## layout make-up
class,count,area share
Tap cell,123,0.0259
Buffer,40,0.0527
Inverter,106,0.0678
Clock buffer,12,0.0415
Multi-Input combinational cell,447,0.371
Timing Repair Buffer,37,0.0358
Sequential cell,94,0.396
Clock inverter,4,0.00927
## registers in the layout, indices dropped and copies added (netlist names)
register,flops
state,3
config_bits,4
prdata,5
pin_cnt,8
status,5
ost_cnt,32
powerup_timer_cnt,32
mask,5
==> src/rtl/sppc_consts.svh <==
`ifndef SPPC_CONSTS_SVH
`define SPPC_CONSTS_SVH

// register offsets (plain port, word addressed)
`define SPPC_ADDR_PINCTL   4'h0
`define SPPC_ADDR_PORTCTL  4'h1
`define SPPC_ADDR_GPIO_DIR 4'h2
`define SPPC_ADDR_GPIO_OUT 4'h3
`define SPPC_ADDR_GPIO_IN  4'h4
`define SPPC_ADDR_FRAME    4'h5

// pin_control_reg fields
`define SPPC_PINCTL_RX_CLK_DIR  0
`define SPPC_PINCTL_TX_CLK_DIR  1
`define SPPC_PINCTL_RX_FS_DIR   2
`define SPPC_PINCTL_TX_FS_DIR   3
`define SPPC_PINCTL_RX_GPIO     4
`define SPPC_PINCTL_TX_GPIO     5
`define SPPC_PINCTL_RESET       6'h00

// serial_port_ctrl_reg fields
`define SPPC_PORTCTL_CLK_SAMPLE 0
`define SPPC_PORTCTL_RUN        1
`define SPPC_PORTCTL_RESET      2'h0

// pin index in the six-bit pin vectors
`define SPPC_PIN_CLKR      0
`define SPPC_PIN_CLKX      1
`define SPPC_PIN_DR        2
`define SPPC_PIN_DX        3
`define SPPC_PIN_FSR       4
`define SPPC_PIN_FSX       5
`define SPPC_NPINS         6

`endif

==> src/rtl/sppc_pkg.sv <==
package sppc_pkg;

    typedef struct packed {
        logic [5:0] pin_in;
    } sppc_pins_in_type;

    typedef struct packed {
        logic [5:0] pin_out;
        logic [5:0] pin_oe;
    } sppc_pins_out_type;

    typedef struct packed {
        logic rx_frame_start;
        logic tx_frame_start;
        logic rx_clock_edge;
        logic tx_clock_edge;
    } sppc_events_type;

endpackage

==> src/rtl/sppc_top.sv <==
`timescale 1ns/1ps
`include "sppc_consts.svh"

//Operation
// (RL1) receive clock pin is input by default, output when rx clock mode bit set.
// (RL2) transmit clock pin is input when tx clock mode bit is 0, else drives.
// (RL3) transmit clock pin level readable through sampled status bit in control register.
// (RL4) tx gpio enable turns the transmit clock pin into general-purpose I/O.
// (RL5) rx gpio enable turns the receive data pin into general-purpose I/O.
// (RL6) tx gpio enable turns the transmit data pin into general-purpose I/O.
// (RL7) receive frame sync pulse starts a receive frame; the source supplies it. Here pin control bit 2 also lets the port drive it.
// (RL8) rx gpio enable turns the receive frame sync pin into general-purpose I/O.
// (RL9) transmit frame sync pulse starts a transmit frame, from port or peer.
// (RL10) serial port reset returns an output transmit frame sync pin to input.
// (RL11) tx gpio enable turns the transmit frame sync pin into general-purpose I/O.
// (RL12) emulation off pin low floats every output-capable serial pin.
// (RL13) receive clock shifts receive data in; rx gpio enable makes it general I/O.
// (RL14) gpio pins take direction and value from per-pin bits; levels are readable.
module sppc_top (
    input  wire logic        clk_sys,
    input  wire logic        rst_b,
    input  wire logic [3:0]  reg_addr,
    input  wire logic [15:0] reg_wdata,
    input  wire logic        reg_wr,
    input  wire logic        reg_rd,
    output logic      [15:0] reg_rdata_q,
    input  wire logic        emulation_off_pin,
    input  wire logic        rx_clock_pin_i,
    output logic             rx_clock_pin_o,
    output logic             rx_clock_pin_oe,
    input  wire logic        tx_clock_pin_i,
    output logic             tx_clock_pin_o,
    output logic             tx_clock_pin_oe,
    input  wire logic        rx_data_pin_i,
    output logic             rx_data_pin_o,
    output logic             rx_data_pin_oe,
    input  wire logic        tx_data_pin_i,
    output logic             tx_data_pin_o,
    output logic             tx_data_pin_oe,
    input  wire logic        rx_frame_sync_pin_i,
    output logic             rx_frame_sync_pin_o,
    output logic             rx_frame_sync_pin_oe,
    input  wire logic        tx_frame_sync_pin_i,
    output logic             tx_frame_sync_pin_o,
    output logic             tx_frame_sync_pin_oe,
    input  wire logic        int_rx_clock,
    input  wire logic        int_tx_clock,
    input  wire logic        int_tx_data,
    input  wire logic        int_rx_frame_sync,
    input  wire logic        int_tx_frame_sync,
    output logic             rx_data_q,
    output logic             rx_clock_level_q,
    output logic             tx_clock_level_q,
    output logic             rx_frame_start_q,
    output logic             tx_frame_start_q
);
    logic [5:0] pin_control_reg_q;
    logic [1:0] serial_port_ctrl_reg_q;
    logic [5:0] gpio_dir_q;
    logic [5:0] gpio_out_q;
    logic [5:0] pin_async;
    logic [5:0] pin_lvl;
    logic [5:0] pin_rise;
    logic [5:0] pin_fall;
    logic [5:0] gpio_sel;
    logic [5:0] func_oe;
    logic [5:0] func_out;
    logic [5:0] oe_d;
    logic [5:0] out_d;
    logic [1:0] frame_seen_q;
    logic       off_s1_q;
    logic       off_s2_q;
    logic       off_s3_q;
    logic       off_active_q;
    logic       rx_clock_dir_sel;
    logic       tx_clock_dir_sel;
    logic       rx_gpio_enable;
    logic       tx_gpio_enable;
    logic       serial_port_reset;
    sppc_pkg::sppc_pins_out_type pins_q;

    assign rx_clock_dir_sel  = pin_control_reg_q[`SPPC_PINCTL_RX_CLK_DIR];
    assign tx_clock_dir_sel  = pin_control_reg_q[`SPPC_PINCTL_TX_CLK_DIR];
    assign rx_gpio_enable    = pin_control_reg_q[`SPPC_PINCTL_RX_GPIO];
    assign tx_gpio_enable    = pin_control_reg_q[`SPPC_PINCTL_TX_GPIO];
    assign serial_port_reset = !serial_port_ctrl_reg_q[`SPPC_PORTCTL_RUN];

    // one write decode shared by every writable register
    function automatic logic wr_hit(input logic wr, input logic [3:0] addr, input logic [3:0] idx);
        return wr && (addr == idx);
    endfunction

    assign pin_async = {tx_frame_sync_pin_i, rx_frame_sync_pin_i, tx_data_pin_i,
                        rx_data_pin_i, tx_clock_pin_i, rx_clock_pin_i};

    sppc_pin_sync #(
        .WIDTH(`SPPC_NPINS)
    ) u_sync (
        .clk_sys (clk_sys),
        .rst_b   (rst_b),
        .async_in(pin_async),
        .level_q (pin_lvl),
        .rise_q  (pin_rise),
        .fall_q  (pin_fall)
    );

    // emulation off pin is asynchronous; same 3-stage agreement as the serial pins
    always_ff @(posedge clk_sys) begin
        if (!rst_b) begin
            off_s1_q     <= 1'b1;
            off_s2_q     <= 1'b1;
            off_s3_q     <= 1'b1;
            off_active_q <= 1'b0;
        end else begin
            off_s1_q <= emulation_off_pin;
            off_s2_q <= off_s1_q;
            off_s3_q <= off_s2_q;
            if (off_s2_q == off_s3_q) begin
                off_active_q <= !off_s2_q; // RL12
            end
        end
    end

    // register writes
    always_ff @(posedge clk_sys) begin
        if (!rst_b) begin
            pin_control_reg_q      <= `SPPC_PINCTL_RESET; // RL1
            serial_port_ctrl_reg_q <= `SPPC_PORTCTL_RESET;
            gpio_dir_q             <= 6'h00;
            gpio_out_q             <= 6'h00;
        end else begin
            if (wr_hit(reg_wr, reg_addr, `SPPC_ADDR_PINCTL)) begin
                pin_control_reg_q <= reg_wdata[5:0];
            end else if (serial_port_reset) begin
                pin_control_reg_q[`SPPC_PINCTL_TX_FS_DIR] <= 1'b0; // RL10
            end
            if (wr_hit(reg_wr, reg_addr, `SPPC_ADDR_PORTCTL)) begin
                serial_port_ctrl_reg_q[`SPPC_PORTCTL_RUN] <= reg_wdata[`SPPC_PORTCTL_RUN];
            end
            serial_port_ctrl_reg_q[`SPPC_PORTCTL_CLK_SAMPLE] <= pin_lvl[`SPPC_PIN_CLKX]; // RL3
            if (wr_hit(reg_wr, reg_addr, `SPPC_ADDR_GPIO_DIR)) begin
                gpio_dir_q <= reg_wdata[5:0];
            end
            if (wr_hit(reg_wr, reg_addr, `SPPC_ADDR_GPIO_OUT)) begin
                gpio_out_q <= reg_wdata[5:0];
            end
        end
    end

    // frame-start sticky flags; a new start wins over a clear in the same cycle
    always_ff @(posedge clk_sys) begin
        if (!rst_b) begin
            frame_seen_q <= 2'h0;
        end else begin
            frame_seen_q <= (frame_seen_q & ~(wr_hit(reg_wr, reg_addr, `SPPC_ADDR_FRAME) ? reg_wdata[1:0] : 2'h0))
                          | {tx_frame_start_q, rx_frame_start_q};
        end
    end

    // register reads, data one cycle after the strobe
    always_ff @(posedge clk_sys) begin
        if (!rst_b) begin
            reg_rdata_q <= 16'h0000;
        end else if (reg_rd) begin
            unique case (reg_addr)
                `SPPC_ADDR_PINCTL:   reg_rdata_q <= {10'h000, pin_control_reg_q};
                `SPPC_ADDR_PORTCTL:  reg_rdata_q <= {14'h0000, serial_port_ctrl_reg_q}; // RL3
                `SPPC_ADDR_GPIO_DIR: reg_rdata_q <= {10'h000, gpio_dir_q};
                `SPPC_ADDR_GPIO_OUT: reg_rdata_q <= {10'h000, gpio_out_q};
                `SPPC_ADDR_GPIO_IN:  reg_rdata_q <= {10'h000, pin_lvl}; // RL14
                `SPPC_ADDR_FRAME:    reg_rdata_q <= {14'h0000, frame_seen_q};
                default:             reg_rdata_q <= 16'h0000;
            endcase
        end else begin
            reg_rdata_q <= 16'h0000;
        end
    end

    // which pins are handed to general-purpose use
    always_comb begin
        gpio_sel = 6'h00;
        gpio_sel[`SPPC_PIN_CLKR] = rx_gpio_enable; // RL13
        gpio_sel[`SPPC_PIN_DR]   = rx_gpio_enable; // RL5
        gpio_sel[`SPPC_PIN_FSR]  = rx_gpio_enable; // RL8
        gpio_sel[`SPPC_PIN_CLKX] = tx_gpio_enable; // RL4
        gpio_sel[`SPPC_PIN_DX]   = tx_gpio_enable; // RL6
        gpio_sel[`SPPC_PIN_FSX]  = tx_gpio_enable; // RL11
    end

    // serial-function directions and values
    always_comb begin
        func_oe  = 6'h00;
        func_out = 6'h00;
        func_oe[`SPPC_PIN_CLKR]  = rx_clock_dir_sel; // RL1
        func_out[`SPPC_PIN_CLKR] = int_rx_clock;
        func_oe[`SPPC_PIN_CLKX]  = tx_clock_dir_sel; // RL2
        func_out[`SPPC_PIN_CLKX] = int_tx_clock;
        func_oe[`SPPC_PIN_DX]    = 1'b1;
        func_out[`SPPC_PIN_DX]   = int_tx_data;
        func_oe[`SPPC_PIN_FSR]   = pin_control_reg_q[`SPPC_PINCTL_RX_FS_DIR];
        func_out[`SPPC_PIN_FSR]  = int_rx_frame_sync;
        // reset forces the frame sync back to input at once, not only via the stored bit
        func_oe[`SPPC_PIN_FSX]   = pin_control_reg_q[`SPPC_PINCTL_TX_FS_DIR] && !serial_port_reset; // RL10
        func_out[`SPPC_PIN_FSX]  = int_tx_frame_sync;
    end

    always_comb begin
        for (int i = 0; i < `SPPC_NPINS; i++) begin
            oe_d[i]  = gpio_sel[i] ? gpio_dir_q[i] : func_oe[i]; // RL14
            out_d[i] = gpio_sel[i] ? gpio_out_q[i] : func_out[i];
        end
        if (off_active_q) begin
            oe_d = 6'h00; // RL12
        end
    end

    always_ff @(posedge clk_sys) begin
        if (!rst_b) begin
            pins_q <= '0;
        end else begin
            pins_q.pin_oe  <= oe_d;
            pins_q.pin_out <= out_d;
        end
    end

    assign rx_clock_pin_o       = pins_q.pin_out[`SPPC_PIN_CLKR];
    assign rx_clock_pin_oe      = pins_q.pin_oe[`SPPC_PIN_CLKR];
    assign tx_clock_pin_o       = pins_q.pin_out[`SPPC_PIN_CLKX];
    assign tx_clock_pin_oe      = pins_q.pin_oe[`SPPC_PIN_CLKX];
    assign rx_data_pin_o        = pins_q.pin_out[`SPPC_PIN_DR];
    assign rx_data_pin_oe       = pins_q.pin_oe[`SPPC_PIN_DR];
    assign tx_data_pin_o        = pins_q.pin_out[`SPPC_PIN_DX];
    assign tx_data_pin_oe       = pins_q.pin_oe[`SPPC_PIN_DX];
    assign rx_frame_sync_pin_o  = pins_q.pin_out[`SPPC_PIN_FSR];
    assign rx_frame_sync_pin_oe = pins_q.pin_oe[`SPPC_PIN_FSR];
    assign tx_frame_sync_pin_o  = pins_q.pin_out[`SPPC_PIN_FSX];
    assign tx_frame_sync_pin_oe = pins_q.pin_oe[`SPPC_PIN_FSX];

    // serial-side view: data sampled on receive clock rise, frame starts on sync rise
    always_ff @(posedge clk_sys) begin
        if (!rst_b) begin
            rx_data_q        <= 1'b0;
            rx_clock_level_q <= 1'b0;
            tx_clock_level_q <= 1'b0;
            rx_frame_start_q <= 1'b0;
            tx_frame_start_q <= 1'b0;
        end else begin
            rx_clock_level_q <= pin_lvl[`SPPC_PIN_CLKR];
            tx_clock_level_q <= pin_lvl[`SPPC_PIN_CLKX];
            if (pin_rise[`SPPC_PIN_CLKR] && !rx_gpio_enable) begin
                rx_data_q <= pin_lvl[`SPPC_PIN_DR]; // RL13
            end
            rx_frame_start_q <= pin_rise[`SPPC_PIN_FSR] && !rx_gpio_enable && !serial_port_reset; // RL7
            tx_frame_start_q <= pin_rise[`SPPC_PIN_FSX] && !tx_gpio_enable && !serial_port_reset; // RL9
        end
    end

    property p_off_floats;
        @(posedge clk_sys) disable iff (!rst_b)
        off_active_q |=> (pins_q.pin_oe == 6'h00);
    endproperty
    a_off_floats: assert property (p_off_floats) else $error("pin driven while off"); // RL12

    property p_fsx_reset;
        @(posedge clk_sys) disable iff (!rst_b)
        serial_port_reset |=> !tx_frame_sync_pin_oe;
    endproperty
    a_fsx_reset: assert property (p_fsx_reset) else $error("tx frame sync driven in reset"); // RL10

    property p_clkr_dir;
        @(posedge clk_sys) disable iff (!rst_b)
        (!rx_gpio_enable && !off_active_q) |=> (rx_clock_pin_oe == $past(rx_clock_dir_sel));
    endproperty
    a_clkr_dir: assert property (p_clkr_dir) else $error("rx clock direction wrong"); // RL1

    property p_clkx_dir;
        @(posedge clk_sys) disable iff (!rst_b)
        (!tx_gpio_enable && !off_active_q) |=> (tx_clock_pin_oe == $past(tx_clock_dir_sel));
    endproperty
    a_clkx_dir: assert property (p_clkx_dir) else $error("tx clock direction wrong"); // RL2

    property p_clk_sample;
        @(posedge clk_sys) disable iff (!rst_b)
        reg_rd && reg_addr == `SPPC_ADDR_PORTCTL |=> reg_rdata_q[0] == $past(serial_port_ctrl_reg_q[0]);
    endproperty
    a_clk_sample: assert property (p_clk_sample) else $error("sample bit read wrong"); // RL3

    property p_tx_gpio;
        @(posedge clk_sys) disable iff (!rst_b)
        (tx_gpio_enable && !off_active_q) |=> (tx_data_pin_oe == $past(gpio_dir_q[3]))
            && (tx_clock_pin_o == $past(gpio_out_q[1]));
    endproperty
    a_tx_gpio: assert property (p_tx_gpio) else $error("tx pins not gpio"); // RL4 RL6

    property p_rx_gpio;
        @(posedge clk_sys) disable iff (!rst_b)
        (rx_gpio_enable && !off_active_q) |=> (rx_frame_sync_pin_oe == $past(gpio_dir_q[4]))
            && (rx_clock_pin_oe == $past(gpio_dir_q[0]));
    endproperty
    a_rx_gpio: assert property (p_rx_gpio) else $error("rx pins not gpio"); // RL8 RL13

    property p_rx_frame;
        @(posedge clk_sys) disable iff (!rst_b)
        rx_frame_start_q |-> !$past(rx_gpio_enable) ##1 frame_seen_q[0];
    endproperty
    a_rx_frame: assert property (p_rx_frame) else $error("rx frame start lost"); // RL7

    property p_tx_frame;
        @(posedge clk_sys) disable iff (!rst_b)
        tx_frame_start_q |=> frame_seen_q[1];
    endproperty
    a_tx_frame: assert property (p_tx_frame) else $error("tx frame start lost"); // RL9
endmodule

• _TASK_
Search the data above and return each line in which "driven" occurs.

• _TASK ANSWER_
    a_off_floats: assert property (p_off_floats) else $error("pin driven while off"); // RL12
    a_fsx_reset: assert property (p_fsx_reset) else $error("tx frame sync driven in reset"); // RL10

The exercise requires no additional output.